The world is burning now, I say. She doesn’t need 
to repeat it: it has always burned, but at least I know
this blaze has history, and that I must learn it.
From that shore I might pick up two stones: one 

for ballast, and one to remind me of the past, 
already here, as I go forward, and that, 
in a burning world, we’d better be prepared 
to carry water.



Sunday, July 21, 2019

The past.

When we checked out of our beautiful house by the sea, our proto-crypto dream house, it was raining. The wetsuits we had draped across the fence were newly wet. Our bags, full of the things we’d packed and the things we’d bought, jenga’d into the boot of the passenger van. And off we went.

St. Ives, this was the last day of our acquaintance.

Our plan was to drive to St Helens, on the outskirts of Liverpool, with a stop in Bath to see the Roman baths. This would be roughly halfway between St. Ives and Inverurie, our Scotland home for the next two weeks. What could not been predicted was mayhem on the motorway. This, combined with what can only be described as an avant garde Sat Nav, took us through the highways and the hedgerows and the byways of the southwest of England, and roughly doubled our estimated time to destination.

We drove past signs for an event called the Buddhafield Festival. This event lasted four days in the Blackdown Hills of Somerset. My son in law, our intrepid driver and my interlocutor for the journey, since I sat next to him (riding bitch, as my daughter pointed out)—and even though this involved sitting in the middle seat on the front bench, it ended up being one of the best parts of it all, since now we, my son and law and I, had a shared experience of, if not trauma, then at least an unanticipated—if not nightmare, then at least a super long van ride in a close space—with unpredictable teenagers in the back. Plus, one of my daughters is traveling while pregnant. So. Anyway, you know: the recipe for how great relationships are born!

What was I saying? Right: my son in law wondered who the acts at the Buddhafield Festival might be.

Buddhafield Festival, for your information, is not a music festival, despite being within hurling  distance of Glastonbury. No, according to its website, it is “a joyful gathering of around 4,000 people, celebrating community and connection with the land. Song, dance, arts and crafts, yoga, live music, meditation, and play blend together without drink or drugs to create a loving and life-affirming space. There will be Buddhist teaching, workshops and ritual, under sun and stars.” Perhaps it was because  we were packed into a nine passenger van, we noted with some smugness that the sun and stars were in rather short supply. Poor Buddhafield festival goers: instead of seeking enlightenment, they could have been like us, packed in a van, driving the hills, dales, and one-track country lanes of southwest England, wending their way toward Bath, with no realistic or reliable sense of when they might arrive. If ever. Talk about your nonattachment.
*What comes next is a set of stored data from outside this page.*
$ cat ./design.v
module bin_to_bcd #(parameter n = 6) (
	input [n-1:0]bin,
	output [n:0]bcd
);
integer i;
reg [n:0] bcd_out;
always @ (bin) begin
	bcd_out=0;
	for(i = 0; i <= n-1; i=i+1) 
	begin
		bcd_out = {bcd_out[n-1:0], bin[n-1-i]};
		if((bcd_out[3:0] > 4'b0100) && (i != n-1)) begin
			bcd_out[3:0] = bcd_out[3:0] + 4'b0011;
		end
		if((bcd_out[n:4] > 4'b0100) && (i != n-1)) begin
			bcd_out[n:4] = bcd_out[n:4] + 4'b0011;
		end
	end
end
assign bcd = bcd_out;
endmodule
module bram #(parameter ADDR_WIDTH = 10, parameter DATA_WIDTH = 8)(
	input clk, we,
	input [ADDR_WIDTH - 1 : 0] addr_in,
	input [DATA_WIDTH - 1 : 0] data_in,
	output [DATA_WIDTH - 1 : 0] data_out
);
reg [DATA_WIDTH - 1: 0] ram [2**ADDR_WIDTH - 1 : 0];
always @ (posedge clk) begin
	if(we) begin
		ram[addr_in] <= data_in;
	end
end
assign data_out = ram[addr_in];
endmodule
module clk_divider #(parameter N=25000000)
			(
			input clk, rst,
			output reg clk_div
			);
	reg [25:0]cnt_reg, cnt_nxt;
	always @(posedge clk or negedge rst) 
	begin
		if(~rst) begin
			cnt_reg <= 0;
			clk_div <= 0;
		end
		else begin
			cnt_reg <= cnt_nxt;
			if(cnt_reg == N) 
			begin
				clk_div <= ~clk_div;
				cnt_reg <= 0;
			end
		end	
	end
	always @(cnt_reg) 
	begin 	
		cnt_nxt = cnt_reg + 1;
	end
endmodule
module cronometru(input clk, rst, input [2:0] command, output [20:0] count,
    output reg we1, 
    output [9:0] addr_in1,
    output [2:0] state_reg_out,
    output reg we2,
    output [9:0] addr_in2,
    output [11:0] count_div_out,
    input [2:0] data_from_wb1,
    input [11:0] data_from_wb2
);
	reg en, r;
	reg [9:0] addr_in1_reg = 0;
	reg [9:0] addr_in2_reg = 0;
	wire clk_div;
	wire [11:0] count_div;
	wire [6:0] h1, h2, h3;
	wire [6:0] bcd_out1;
	wire [4:0] bcd_out2;
	reg [2:0] state_reg, state_next;
	clk_divider #(.N(25000000)) a(
		.clk(clk),
		.rst(rst),
		.clk_div(clk_div)
	);
	timer b(
		.clk(clk_div),
		.rst(rst & r),
		.e(en),
		.count(count_div)
	);
	bin_to_bcd #(.n(6)) bb(
		.bin(count_div[5:0]),
		.bcd(bcd_out1)
	);
	bin_to_bcd #(.n(4)) bc(
		.bin(count_div[10:7]),
		.bcd(bcd_out2)
	);
	hex c(
		.x(bcd_out1[3:0]),
		.h(h1)
	);
	hex d(
		.x({1'b0, bcd_out1[6:4]}),
		.h(h2)
	);
	hex e(
		.x(bcd_out2[3:0]),
		.h(h3)
	);
	assign state_reg_out = state_reg;
  assign count_div_out = count_div;
  assign addr_in1 = addr_in1_reg;
  assign addr_in2 = addr_in2_reg;
	always @ (posedge clk or negedge rst) begin
		if(!rst) begin
			state_reg <= 0;	
		end
		else begin
			state_reg <= state_next;
		end
	end
	always @ (command or state_reg) begin
		r = 1;
		en = 0;
		state_next = state_reg;
		case (state_reg)
			3'b000:begin
				if(command == 3'b001) begin
					state_next = 3'b001;
					en = 1;
				end
			end
			3'b001:begin
				en = 1;
				if(command == 3'b010) begin
					state_next = 3'b010;
					en = 0;
				end
				if(command == 3'b100) begin
					state_next = 3'b011;
					addr_in2_reg = addr_in2_reg + 1;
					we2 = 1;
					en = 0;
				end
				if(command == 3'b111) begin
					state_next = 3'b100;
					addr_in1_reg = addr_in1_reg + 1;
					we1 = 1;
				end
			end
			3'b010:begin
				if(command == 3'b001) begin
					state_next = 3'b001;
					en = 1;
				end
				if(command == 3'b100) begin
					state_next = 3'b011;
					en = 0;
				end
				if(command == 3'b111) begin
					state_next = 3'b100;
					addr_in1_reg = addr_in1_reg + 1;
					we1 = 1;
				end
			end
			3'b011:begin
				we2 = 0;
				if(command == 3'b001) begin
					state_next = 3'b001;
					en = 1;
					r = 0;
				end
				if(command == 3'b111) begin
					state_next = 3'b100;
					addr_in1_reg = addr_in1_reg + 1;
					en = 1;
					we1 = 1;
				end
			end
			3'b100:begin
				we1 = 0;
				if(command == 3'b001) begin
					state_next = 3'b001;
					en = 1;
					r = 0;
				end
				if(command == 3'b010) begin
					state_next = 3'b010;
					en = 0;
				end
				if(command == 3'b100) begin
					state_next = 3'b011;
					en = 0;
				end
			end
		endcase
	end
	assign count = {h3, h2, h1};
endmodule
module hex(
input [3:0] x,
output reg [6:0] h
);
always @(*)
begin
case (x)
4'd0 : h = 7'b0000001;
4'd1 : h = 7'b1001111;
4'd2 : h = 7'b0010010;
4'd3 : h = 7'b0000110;
4'd4 : h = 7'b1001100;
4'd5 : h = 7'b0100100;
4'd6 : h = 7'b0100000;
4'd7 : h = 7'b0001111;
4'd8 : h = 7'b0000000;
4'd9 : h = 7'b0000100;
4'd10 : h = 7'b0001000;
4'd11 : h = 7'b1100000;
4'd12 : h = 7'b0110001;
4'd13 : h = 7'b1000010;
4'd14 : h = 7'b0110000;
4'd15 : h = 7'b0111000;
default: h = 7'b0000000;
endcase
end
endmodule
module timer(
	input clk, rst, e,
	output [11:0] count
);
	reg [6:0]count_reg1, count_nxt1;
	reg [3:0] count_reg2, count_nxt2;
	always @(posedge clk or negedge rst)
	begin
		if(~rst) begin
			count_reg1 <= 0;
			count_reg2 <= 0;
		end
		else begin
			count_reg1 <= count_nxt1;
			count_reg2 <= count_nxt2;
		end
	end
	always @(count_reg1) 
	begin
		count_nxt1 = count_reg1;
		count_nxt2 = count_reg2;
		if(e) begin
			if(count_reg1 == 59)
			begin
				count_nxt1 = 0;
				count_nxt2 = count_reg2 + 1;
			end
			else
			begin
				count_nxt1 = count_reg1 + 1;
				count_nxt2 = count_reg2;
			end
		end
	end
	assign count = {count_reg2, count_reg1};
endmodule
module top_system(
    input clk, rst,
    input [2:0] command,
    output [20:0] count,
    output [2:0] data_out1,
    output [11:0] data_out2
);
    wire we1, we2;
    wire [9:0] addr1, addr2;
    wire [2:0] s_reg;
    wire [11:0] c_div;
    wire [2:0] data_wb1;
    wire [11:0] data_wb2;
    wire cyc1, stb1, we_wb1, ack1;
    wire [9:0] adr_wb1;
    wire [2:0] dat_m1, dat_s1;
    wire cyc2, stb2, we_wb2, ack2;
    wire [9:0] adr_wb2;
    wire [11:0] dat_m2, dat_s2;
    cronometru inst_crono (
        .clk(clk), .rst(rst), .command(command), .count(count),
        .we1(we1), .addr_in1(addr1), .state_reg_out(s_reg),
        .we2(we2), .addr_in2(addr2), .count_div_out(c_div),
        .data_from_wb1(data_wb1), .data_from_wb2(data_wb2)
    );
    wb_cronometru #(.DATA_WIDTH(3)) m1 (
        .clk(clk), .rst_n(rst), .we_i(we1), .addr_i(addr1), .data_i(s_reg), .data_o(data_wb1),
        .wb_cyc(cyc1), .wb_stb(stb1), .wb_we(we_wb1), .wb_adr_o(adr_wb1),
        .wb_dat_o(dat_m1), .wb_dat_i(dat_s1), .wb_ack_i(ack1)
    );
    bram #(.ADDR_WIDTH(10), .DATA_WIDTH(3)) ram1 (
        .clk(clk),
        .we(we_wb1 && stb1),
        .addr_in(adr_wb1),
        .data_in(dat_m1),
        .data_out(dat_s1)
    );
    assign data_out1 = dat_s1;
    assign ack1 = stb1; 
    wb_cronometru #(.DATA_WIDTH(12)) m2 (
        .clk(clk), .rst_n(rst), .we_i(we2), .addr_i(addr2), .data_i(c_div), .data_o(data_wb2),
        .wb_cyc(cyc2), .wb_stb(stb2), .wb_we(we_wb2), .wb_adr_o(adr_wb2),
        .wb_dat_o(dat_m2), .wb_dat_i(dat_s2), .wb_ack_i(ack2)
    );
    bram #(.ADDR_WIDTH(10), .DATA_WIDTH(12)) ram2 (
        .clk(clk),
        .we(we_wb2 && stb2),
        .addr_in(adr_wb2),
        .data_in(dat_m2),
        .data_out(dat_s2)
    );
    assign data_out2 = data_wb2;
    assign ack2 = stb2;
endmodule
module wb_cronometru #(parameter ADDR_WIDTH = 10, DATA_WIDTH = 8) (
    input clk,
    input rst_n,
    input we_i,
    input [ADDR_WIDTH-1:0] addr_i,
    input [DATA_WIDTH-1:0] data_i,
    output [DATA_WIDTH-1:0] data_o,
    output reg wb_cyc,
    output reg wb_stb,
    output reg wb_we,
    output reg [ADDR_WIDTH-1:0] wb_adr_o,
    output reg [DATA_WIDTH-1:0] wb_dat_o,
    input [DATA_WIDTH-1:0] wb_dat_i,
    input wb_ack_i
);
    reg [1:0] state = 0;
    always @(posedge clk or negedge rst_n) begin
        if (!rst_n) begin
            state <= 2'b00;
            wb_cyc <= 0;
            wb_stb <= 0;
        end else begin
            case (state)
                2'b00: begin
                    state <= 2'b01;
                end
                2'b01: begin
                    wb_cyc <= 1;
                    wb_stb <= 1;
                    wb_we  <= we_i;
                    wb_adr_o <= addr_i;
                    wb_dat_o <= data_i;
                    state <= 2'b10;
                end
                2'b10: begin
                    if (wb_ack_i) begin
                        wb_stb <= 0;
                        wb_cyc <= 0;
                        state <= 2'b00;
                    end
                end
            endcase
        end
    end
    assign data_o = wb_dat_i;
endmodule
$ cat ./run.sh
#!/bin/bash
# OpenROAD 26Q1-2900-gdf79404cd8, Yosys 0.63+post, stock flow scripts
make -C /OpenROAD-flow-scripts/flow DESIGN_CONFIG=/design/flow/config.mk WORK_HOME=/design/flow/orfs finish
$ cat ./config.mk
export PLATFORM = sky130hd
export DESIGN_NAME = top_system
export DESIGN_NICKNAME = top_system
export VERILOG_FILES = /design/flow/design.v
export SDC_FILE = /design/flow/constraint.sdc
export NUM_CORES = 4
export LEC_CHECK = 1
export CORE_UTILIZATION = 50
export SYNTH_MEMORY_MAX_BITS = 65536
$ cat ./constraint.sdc
current_design top_system

set clk_period 405.5
set clk_io_pct 0.2

create_clock -name clk0 -period $clk_period [get_ports {clk}]

set non_clock_inputs [all_inputs -no_clocks]
set_input_delay [expr $clk_period * $clk_io_pct] -clock clk0 $non_clock_inputs
set_output_delay [expr $clk_period * $clk_io_pct] -clock clk0 [all_outputs]
==> load_flow_metrics.sql <==
-- physical implementation figures
INSERT INTO impl_metrics (metric_group, metric, value, unit) VALUES
('clock_network', 'ctsResizeCount', '0', ''),
('outcome', 'status', 'finished with violations', ''),
('timing', 'fmax', '0.0110', 'GHz'),
('logic_synthesis', 'yosys-stat-area', '563000', 'sq um'),
('outcome', 'violations', 'capacitance limit, slew limit', ''),
('placed_design', 'portBuffers', '39', ''),
('logic_synthesis', 'async_set_or_reset_register_ratio_after_synthesis', '0.325', '%'),
('routing', 'wl_per_cell', '35.9', 'microns'),
('grt', 'grt_max_degree', '159', ''),
('clock_network', 'clock_tree.htree_level_count', '7', ''),
('timing', 'timing.final.crit_period', '91320', 'ps'),
('clock_network', 'number_of_clock_buffers_inserted_by_tritoncts', '1530', ''),
('clock_network', 'tritoncts', 'done', ''),
('setup_path', 'cp_top_delay_family', 'buffers and inverters', ''),
('die', 'die.size.x', '1060', 'microns'),
('power', 'power_frac_seq', '53.3', '%'),
('logic_synthesis', 'synth-adder-area-share', '0.0799', '%'),
('setup_path', 'crit_path_max_fo', '50', ''),
('setup_path', 'critPathMostFrequentCell', 'buf_4', ''),
('power', 'switching_share', '20.0', '%'),
('logic_synthesis', 'ys_sh_xor', '0.0917', '%'),
('job', 'log.warning_count', '112', ''),
('setup_path', 'crit_cells', '16', ''),
('logic_synthesis', 'synth_dominant_cell_count', 'edfxtp_1', ''),
('finish', 'finalNonFillerCells', '45274', ''),
('setup_path', 'critical_path.reg2reg.endpoint', 'ram1.ram[378][2]$_DFFE_PP_', ''),
('logic_synthesis', 'synth.cell_area', '563000', 'sq um'),
('placed_design', 'post-place-ws', '315460', 'ps'),
('setup_path', 'critPathBufInv', '9', ''),
('logic_synthesis', 'synthTopCellsByCount', '14,372 x edfxtp_1, 2,997 x mux4_2, 2,305 x nor2_1', ''),
('setup_path', 'endpoint_kind', 'primary output', ''),
('clock_network', 'cts.clk_slew.worst_paths', '60', 'ps'),
('die', 'fp.dieArea', '1130000', 'sq um'),
('timing', 'finalSetupViolCount', '0', ''),
('timing', 'unclocked_regs', '33', ''),
('logic_synthesis', 'topCombFamilyByArea', 'multiplexers', ''),
('setup_path', 'critPathKind', 'reg -> out', ''),
('power', 'portion_of_total_power_attributed_to_combinational_logic', '2.5', '%'),
('routing', 'via_count', '281834', ''),
('setup_path', 'rr_startpoint', 'm1.wb_dat_o[2]$_DFFE_PP_', ''),
('timing', 'tightestPinTransition', '1520', 'ps'),
('grt', 'grt_pass1_wl', '2290000', 'microns'),
('power', 'total_power', '3030', 'uW'),
('finish', 'largest_register_ff_count', '11264', ''),
('logic_synthesis', 'synth_cell_types', '100', ''),
('setup_path', 'worst-r2r-setup-slack', '400080', 'ps'),
('timing', 'untimed_endpoints', '87', ''),
('timing', 'rsz0062_at_grt', 'false', ''),
('power', 'ir_drop_worst_vdd', '3.96', 'uV'),
('setup_path', 'crit_chain', 'buf_12, buf_4, buf_4, buf_4, buf_4, buf_4, mux4_2, a22oi_1, nand3_1, o21ai_0, o21ai_2, buf_4, a31oi_1, nand4_1, buf_4, clkdlybuf4s50_1', ''),
('power', 'clockPowerShare', '44.2', '%'),
('grt', 'grt.met1_usage', '38.8', '%'),
('job', 'cap_viol_max_count', '1', ''),
('die', 'floorplan.io_pins', '41', ''),
('setup_path', 'cpMaxStageDelayCell', 'nand4_1', ''),
('grt', 'grt.overflow.total', '0', ''),
('finish', 'area_delta_synth_final', '13.2', '%'),
('die', 'core_area', '1120000', 'sq um'),
('setup_path', 'worst_ep_arrival', '10220', 'ps'),
('routing', 'route.final.wire_length', '1620000', 'microns'),
('setup_path', 'critPathMaxStageDelay', '790', 'ps'),
('timing', 'pins_over_their_slew_limit', '2', ''),
('setup_path', 'worst_setup_path_start_kind', 'flop', ''),
('logic_synthesis', 'mux_share', '15.2', '%'),
('setup_path', 'crit_required', '324400', 'ps'),
('timing', 'final_hold_viol_count', '0', ''),
('timing', 'timing.max_slew.rel_slack', '-1.10', '%'),
('logic_synthesis', 'dominantRegCellSynth', 'edfxtp_1', ''),
('worst_hold_path', 'hold_crit_start', 'inst_crono.a.cnt_reg[8]$_DFF_PN0_', ''),
('logic_synthesis', 'yosys_warnings', '50', ''),
('setup_path', 'count_of_cells_along_the_worst_register_to_register_path', '7', '');
-- cell families after synthesis --
| logic type | Yosys count |
|---|---|
| adders and majority gates | 36 |
| xor gates and xnor gates | 59 |
| AOI/OAI and AO/OA | 2611 |
| other | 1 |
| buffers and inverters | 1825 |
| latches | 22 |
| muxes | 4699 |
| and+or+nand+nor | 3385 |
| DFF | 14439 |
-- final cells by class --
class	count	area, sq um
Antenna cell	189	473
Clock buffer	1873	40000
Clock inverter	812	7400
Fill cell	80518	484000
Inverter	44	204
Multi-Input combinational cell	10791	120000
Sequential cell	14461	434000
Tap cell	14858	18600
Timing Repair Buffer	2246	17400
-- power groups by stage --
stage         sequential, uW  combinational, uW  clock [uW]
global route            1610               79.4        1410
finish                  1620               75.1        1340
CTS                     1620               75.5        1350
-- cells in the final DEF, fill, tap and decap left out, drive strengths merged, types with 64 or more instances in the layout --
cell type	n
a211oi	97
a21oi	481
a221oi	150
a22o	103
a22oi	326
buf	2208
bufinv	126
clkbuf	1873
clkinv	617
diode	189
edfxtp	14372
inv	72
mux2	64
mux2i	1558
mux4	3077
nand2	428
nand3	118
nand4	67
nor2	2305
nor3	182
o21ai	310
o221ai	433
o22ai	424
-- per-stage QoR --
step | cell area, sq um | utilization [%]
3_5_place_dp | 590000 | 52.6
5_1_grt | 638000 | 56.8
4_1_cts | 637000 | 56.8
2_1_floorplan | 563000 | -
3_3_place_gp | 590000 | 52.6
6_report | 638000 | 56.8
-- how the worst max path moves through the flow --
| stage | endpoint |
|---|---|
| 6_report | data_out2[3] |
| 5_1_grt | data_out2[3] |
| 4_1_cts | data_out2[3] |
-- per-layer routing --
layer  vias up  routed length [microns]
met5         -                     3400
met4       191                    89200
met3      3118                   316000
met2     18809                   747000
met1    142559                   469000
li1     117157                        -
Power and IR drop assume default switching activity.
We did, finally, make it to Bath, which took us just six and a half hours as opposed to the three hours it was supposed to take. We fell into a Pret a Manger and ate all the food they had left, basically. Because our group is large, some of us drove in another car, so we reconnoitered outside the Pret, and readied ourselves to march on to the baths. 

Two of my daughters, who had been in the other car, reported that their Sat Nav had taken them right into Glastonbury. ‘We were all, oh, hey! We’re in Glastonbury!’ said one of them. The other said, ‘We saw the Tor.’
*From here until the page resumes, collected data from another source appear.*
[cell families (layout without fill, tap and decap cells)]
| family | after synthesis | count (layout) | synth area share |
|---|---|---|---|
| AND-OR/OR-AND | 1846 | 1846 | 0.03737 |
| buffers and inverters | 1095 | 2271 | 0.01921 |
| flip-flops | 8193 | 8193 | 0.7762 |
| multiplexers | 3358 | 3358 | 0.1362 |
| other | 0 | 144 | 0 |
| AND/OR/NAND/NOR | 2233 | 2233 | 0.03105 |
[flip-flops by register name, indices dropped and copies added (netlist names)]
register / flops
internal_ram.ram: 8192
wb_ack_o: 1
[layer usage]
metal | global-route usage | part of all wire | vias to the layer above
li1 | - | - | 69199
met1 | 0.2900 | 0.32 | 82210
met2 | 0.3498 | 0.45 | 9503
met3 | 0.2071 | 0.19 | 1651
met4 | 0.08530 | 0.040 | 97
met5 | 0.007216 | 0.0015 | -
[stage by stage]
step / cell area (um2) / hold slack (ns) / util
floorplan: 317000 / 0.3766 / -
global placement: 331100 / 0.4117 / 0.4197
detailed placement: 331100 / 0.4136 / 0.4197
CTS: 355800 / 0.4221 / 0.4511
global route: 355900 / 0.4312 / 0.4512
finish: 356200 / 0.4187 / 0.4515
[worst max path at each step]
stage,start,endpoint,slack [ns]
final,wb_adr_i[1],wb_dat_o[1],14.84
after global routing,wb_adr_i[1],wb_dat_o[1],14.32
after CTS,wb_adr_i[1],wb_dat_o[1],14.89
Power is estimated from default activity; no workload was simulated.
OMG, the people: the Glastonbury Tor has been (laughably, probably, but shut up) marked on my Google Map of Dreams for ever. Why did OUR Sat Nav not take us through Glastonbury? Instead, when we passed it by at some distance, I said to anyone who cared (no one), ‘Glastonbury is over there,’ and gestured toward the West. ‘The Chalice Well is over there. The Glastonbury Tor is over there.’ Gesture toward the west.

‘Did you take a picture?’ I asked. Reader, I think you know that the answer was NO, they did not take a picture, and thus I found myself so annoyed/disappointed/in a fit of pique that I had to turn my back on the whole group for one entire minute.
  It was drizzly in Bath, as it had been drizzly all day. The youngest of us was four, the oldest of us seventy-five. Variables, thus, included attention span, predisposition to be interested in the distant past, basic heed to be paid to things like ‘don’t touch the water, it’s not treated’ (for your information, this heedfulness/heedlessness does not map easily onto the age/maturity spectrum of our group—we had a lot of rulebreakers), need to have a thing purchased at the gift shop, &c &c. Still, despite or maybe even because of our prolonged journey, most of us found the experience beautiful and edifying and, simply, a look into another entire world, which happens to be our world, too.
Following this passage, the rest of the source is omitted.